**PROVIDED ENTRIES:**
File: config.mk
export PLATFORM = sky130hd
export DESIGN_NAME = phase_sequencer
export DESIGN_NICKNAME = d
export VERILOG_FILES = /design/src/rtl/phase_sequencer_pkg.sv /design/src/rtl/phase_sequencer.sv
export SDC_FILE = /design/constraint.sdc
export NUM_CORES = 1
export LEC_CHECK = 0
export CAP_MARGIN = 5
export CORE_MARGIN = 4
export CORE_UTILIZATION = 53
export CTS_CLUSTER_SIZE = 24
export DETAILED_ROUTE_END_ITERATION = 16
export PLACE_DENSITY = 0.85
export REMOVE_ABC_BUFFERS = 1
export SYNTH_ARGS = -nofsm -noshare
export SYNTH_HDL_FRONTEND = slang
export SYNTH_SLANG_ARGS = --single-unit
File: constraint.sdc
create_clock -name i_clock -period 3.3 [get_ports i_clock]
set_input_delay 0.495 -clock i_clock [delete_from_list [all_inputs] [get_ports i_clock]]
set_output_delay 0.495 -clock i_clock [all_outputs]
set_load 0.02 [all_outputs]
File: src/rtl/phase_sequencer_pkg.sv
// Shared constants for the instruction-phase sequencer and the datapath decode.
package phase_seq_pkg;

  localparam int DEFAULT_NUM_PHASES = 5;

  typedef logic [1:0] state_t;

  localparam state_t ST_IDLE = 2'd0;
  localparam state_t ST_RUN  = 2'd1;
  localparam state_t ST_STEP = 2'd2;

endpackage

File: src/rtl/phase_sequencer.sv
// Steps a phase counter through NUM_PHASES phases per instruction and drives one-hot
// phase enables, with run/stop, single-step, stall, early termination and a retire counter.
module phase_sequencer
  import phase_seq_pkg::*;
#(
  parameter int NUM_PHASES = DEFAULT_NUM_PHASES,
  parameter int ICNT_W     = 32,
  localparam int PHASE_W   = $clog2(NUM_PHASES)
) (
  input  logic                  i_clock,
  input  logic                  i_reset,
  input  logic                  i_run,
  input  logic                  i_step,
  input  logic                  i_stall,
  input  logic                  i_end_early,
  output logic [PHASE_W-1:0]    o_phase,
  output logic [NUM_PHASES-1:0] o_phase_en,
  output logic                  o_running,
  output logic                  o_insn_done,
  output logic [ICNT_W-1:0]     o_insn_count
);

  localparam logic [PHASE_W-1:0] LAST_PHASE = PHASE_W'(NUM_PHASES - 1);

  state_t              r_state;
  state_t              w_state_d;
  logic [PHASE_W-1:0]  r_phase;
  logic [PHASE_W-1:0]  w_phase_d;
  logic [ICNT_W-1:0]   r_count;
  logic [ICNT_W-1:0]   w_count_d;
  logic                w_active;
  logic                w_advance;
  logic                w_boundary;

  assign w_active   = (r_state != ST_IDLE);
  // A stalled phase neither advances nor may terminate the instruction.
  assign w_advance  = w_active && !i_stall;
  assign w_boundary = w_advance && ((r_phase == LAST_PHASE) || i_end_early);

  always_comb begin
    w_state_d = r_state;
    w_phase_d = r_phase;
    w_count_d = r_count;
    if (r_state == ST_IDLE) begin
      w_phase_d = '0;
      if (i_run) begin
        w_state_d = ST_RUN;
      end else if (i_step) begin
        w_state_d = ST_STEP;
      end
    end else if (w_boundary) begin
      w_phase_d = '0;
      w_count_d = r_count + ICNT_W'(1);
      w_state_d = ((r_state == ST_RUN) && i_run) ? ST_RUN : ST_IDLE;
    end else if (w_advance) begin
      w_phase_d = r_phase + PHASE_W'(1);
    end
  end

  always_ff @(posedge i_clock) begin
    if (i_reset) begin
      r_state <= ST_IDLE;
      r_phase <= '0;
      r_count <= '0;
    end else begin
      r_state <= w_state_d;
      r_phase <= w_phase_d;
      r_count <= w_count_d;
    end
  end

  always_comb begin
    o_phase_en = '0;
    if (w_advance) begin
      o_phase_en = NUM_PHASES'(1) << r_phase;
    end
  end

  assign o_phase      = r_phase;
  assign o_running    = w_active;
  assign o_insn_done  = w_boundary;
  assign o_insn_count = r_count;

endmodule
[src/rtl/mem16_arbiter.sv]
// Arbitrates fetch (F) and data (D) ports onto the single 16-bit word memory.
// Define MEM16_ARB_STATS_EN to add saturating grant/stall statistic outputs.
module mem16_arbiter
  import mem16_arbiter_pkg::*;
#(
  parameter int unsigned ACCESS_CYCLES = 2,
  parameter int unsigned STARVE_LIMIT  = 4
) (
  input  logic              clk,
  input  logic              rst,
  input  logic              f_req,
  input  logic [ADDR_W-1:0] f_addr,
  output logic              f_ack,
  output logic [DATA_W-1:0] f_rdata,
  input  logic              d_req,
  input  logic              d_we,
  input  logic [ADDR_W-1:0] d_addr,
  input  logic [DATA_W-1:0] d_wdata,
  output logic              d_ack,
  output logic [DATA_W-1:0] d_rdata,
  output logic [ADDR_W-1:0] mem_address,
  output logic [DATA_W-1:0] mem_datain,
  output logic              mem_write_enable,
  input  logic [DATA_W-1:0] mem_dataout
`ifdef MEM16_ARB_STATS_EN
  ,
  output logic [15:0]       stat_f_grants,
  output logic [15:0]       stat_d_grants,
  output logic [15:0]       stat_stall
`endif
);

  localparam int unsigned   CW         = (ACCESS_CYCLES > 1) ? $clog2(ACCESS_CYCLES) : 1;
  localparam int unsigned   SW         = (STARVE_LIMIT > 0) ? $clog2(STARVE_LIMIT + 1) : 1;
  localparam logic [CW-1:0] CNT_LOAD   = CW'(ACCESS_CYCLES - 1);
  localparam logic [SW-1:0] STARVE_MAX = SW'(STARVE_LIMIT);

  state_t        state;
  port_t         cur_port;
  logic [CW-1:0] cnt;
  logic [SW-1:0] starve_cnt;
  logic          grant_d;
  logic          any_req;

  assign any_req = f_req | d_req;

  mem16_arb_priority #(
    .STARVE_LIMIT (STARVE_LIMIT),
    .SW           (SW)
  ) u_priority (
    .f_req      (f_req),
    .d_req      (d_req),
    .starve_cnt (starve_cnt),
    .grant_d    (grant_d)
  );

  always_ff @(posedge clk) begin
    if (rst) begin
      state            <= ST_IDLE;
      cur_port         <= PORT_F;
      cnt              <= '0;
      starve_cnt       <= '0;
      f_ack            <= 1'b0;
      d_ack            <= 1'b0;
      f_rdata          <= '0;
      d_rdata          <= '0;
      mem_address      <= '0;
      mem_datain       <= '0;
      mem_write_enable <= 1'b0;
    end else begin
      f_ack <= 1'b0;
      d_ack <= 1'b0;
      case (state)
        ST_IDLE: begin
          mem_write_enable <= 1'b0;
          if (any_req) begin
            cnt   <= CNT_LOAD;
            state <= ST_ACCESS;
            if (grant_d) begin
              cur_port         <= PORT_D;
              mem_address      <= d_addr;
              mem_datain       <= d_wdata;
              mem_write_enable <= d_we;
              if (f_req && (starve_cnt != STARVE_MAX)) begin
                starve_cnt <= starve_cnt + 1'b1;
              end
            end else begin
              cur_port    <= PORT_F;
              mem_address <= f_addr;
              starve_cnt  <= '0;
            end
          end
        end

        ST_ACCESS: begin
          if (cnt == '0) begin
            // Still-high write enable marks a store: d_rdata keeps the last load.
            if (cur_port == PORT_F) begin
              f_rdata <= mem_dataout;
              f_ack   <= 1'b1;
            end else begin
              if (!mem_write_enable) begin
                d_rdata <= mem_dataout;
              end
              d_ack <= 1'b1;
            end
            mem_write_enable <= 1'b0;
            state            <= ST_DONE;
          end else begin
            cnt <= cnt - 1'b1;
          end
        end

        ST_DONE: begin
          state <= ST_IDLE;
        end

        default: begin
          state            <= ST_IDLE;
          mem_write_enable <= 1'b0;
        end
      endcase
    end
  end

`ifdef MEM16_ARB_STATS_EN
  always_ff @(posedge clk) begin
    if (rst) begin
      stat_f_grants <= '0;
      stat_d_grants <= '0;
      stat_stall    <= '0;
    end else begin
      if ((state == ST_IDLE) && any_req) begin
        if (grant_d) begin
          stat_d_grants <= sat_inc(stat_d_grants);
        end else begin
          stat_f_grants <= sat_inc(stat_f_grants);
        end
      end
      if ((f_req && !f_ack) || (d_req && !d_ack)) begin
        stat_stall <= sat_inc(stat_stall);
      end
    end
  end
`endif

endmodule

[config.mk]
export PLATFORM = sky130hd
export DESIGN_NAME = mem16_arbiter
export DESIGN_NICKNAME = d
export VERILOG_FILES = /design/src/rtl/mem16_arbiter_pkg.sv /design/src/rtl/mem16_arbiter_priority.sv /design/src/rtl/mem16_arbiter.sv
export SDC_FILE = /design/constraint.sdc
export NUM_CORES = 1
export LEC_CHECK = 0
export CAP_MARGIN = 20
export CORE_ASPECT_RATIO = 0.75
export CORE_UTILIZATION = 43
export CTS_CLUSTER_DIAMETER = 150
export CTS_CLUSTER_SIZE = 30
export DETAILED_ROUTE_END_ITERATION = 7
export GPL_ROUTABILITY_DRIVEN = 1
export PLACE_DENSITY = 0.88
export SYNTH_ARGS = -nofsm -noshare
export SYNTH_HDL_FRONTEND = slang
export SYNTH_SLANG_ARGS = --single-unit
[constraint.sdc]
create_clock -name clk -period 1.7 [get_ports clk]
set_input_delay 0.34 -clock clk [delete_from_list [all_inputs] [get_ports clk]]
set_output_delay 0.34 -clock clk [all_outputs]
set_load 0.01 [all_outputs]
`config.mk`:
```
export PLATFORM = sky130hd
export DESIGN_NAME = user_clock_monitor_flat
export DESIGN_NICKNAME = d
export VERILOG_FILES = /design/src/rtl/user_clock_monitor_if.sv /design/src/rtl/user_clock_monitor.sv /design/src/flat_wrapper.sv
export SDC_FILE = /design/constraint.sdc
export NUM_CORES = 1
export LEC_CHECK = 0
export CORE_ASPECT_RATIO = 2
export CORE_MARGIN = 1
export CORE_UTILIZATION = 40
export DETAILED_ROUTE_END_ITERATION = 10
export PLACE_DENSITY = 0.72
export SLEW_MARGIN = 10
export SYNTH_ARGS = -nofsm -noshare
export SYNTH_HDL_FRONTEND = slang
export SYNTH_SLANG_ARGS = --single-unit
```
`constraint.sdc`:
```
create_clock -name CLK_IN -period 2.9 [get_ports CLK_IN]
set_input_delay 0.58 -clock CLK_IN [delete_from_list [all_inputs] [get_ports CLK_IN]]
set_output_delay 0.58 -clock CLK_IN [all_outputs]
set_load 0.01 [all_outputs]
```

**YOUR ASSIGNMENT:** Show a copy of each line from the data that includes the word "instruction".

**TASK ANSWER:**
// Shared constants for the instruction-phase sequencer and the datapath decode.
// Steps a phase counter through NUM_PHASES phases per instruction and drives one-hot
  // A stalled phase neither advances nor may terminate the instruction.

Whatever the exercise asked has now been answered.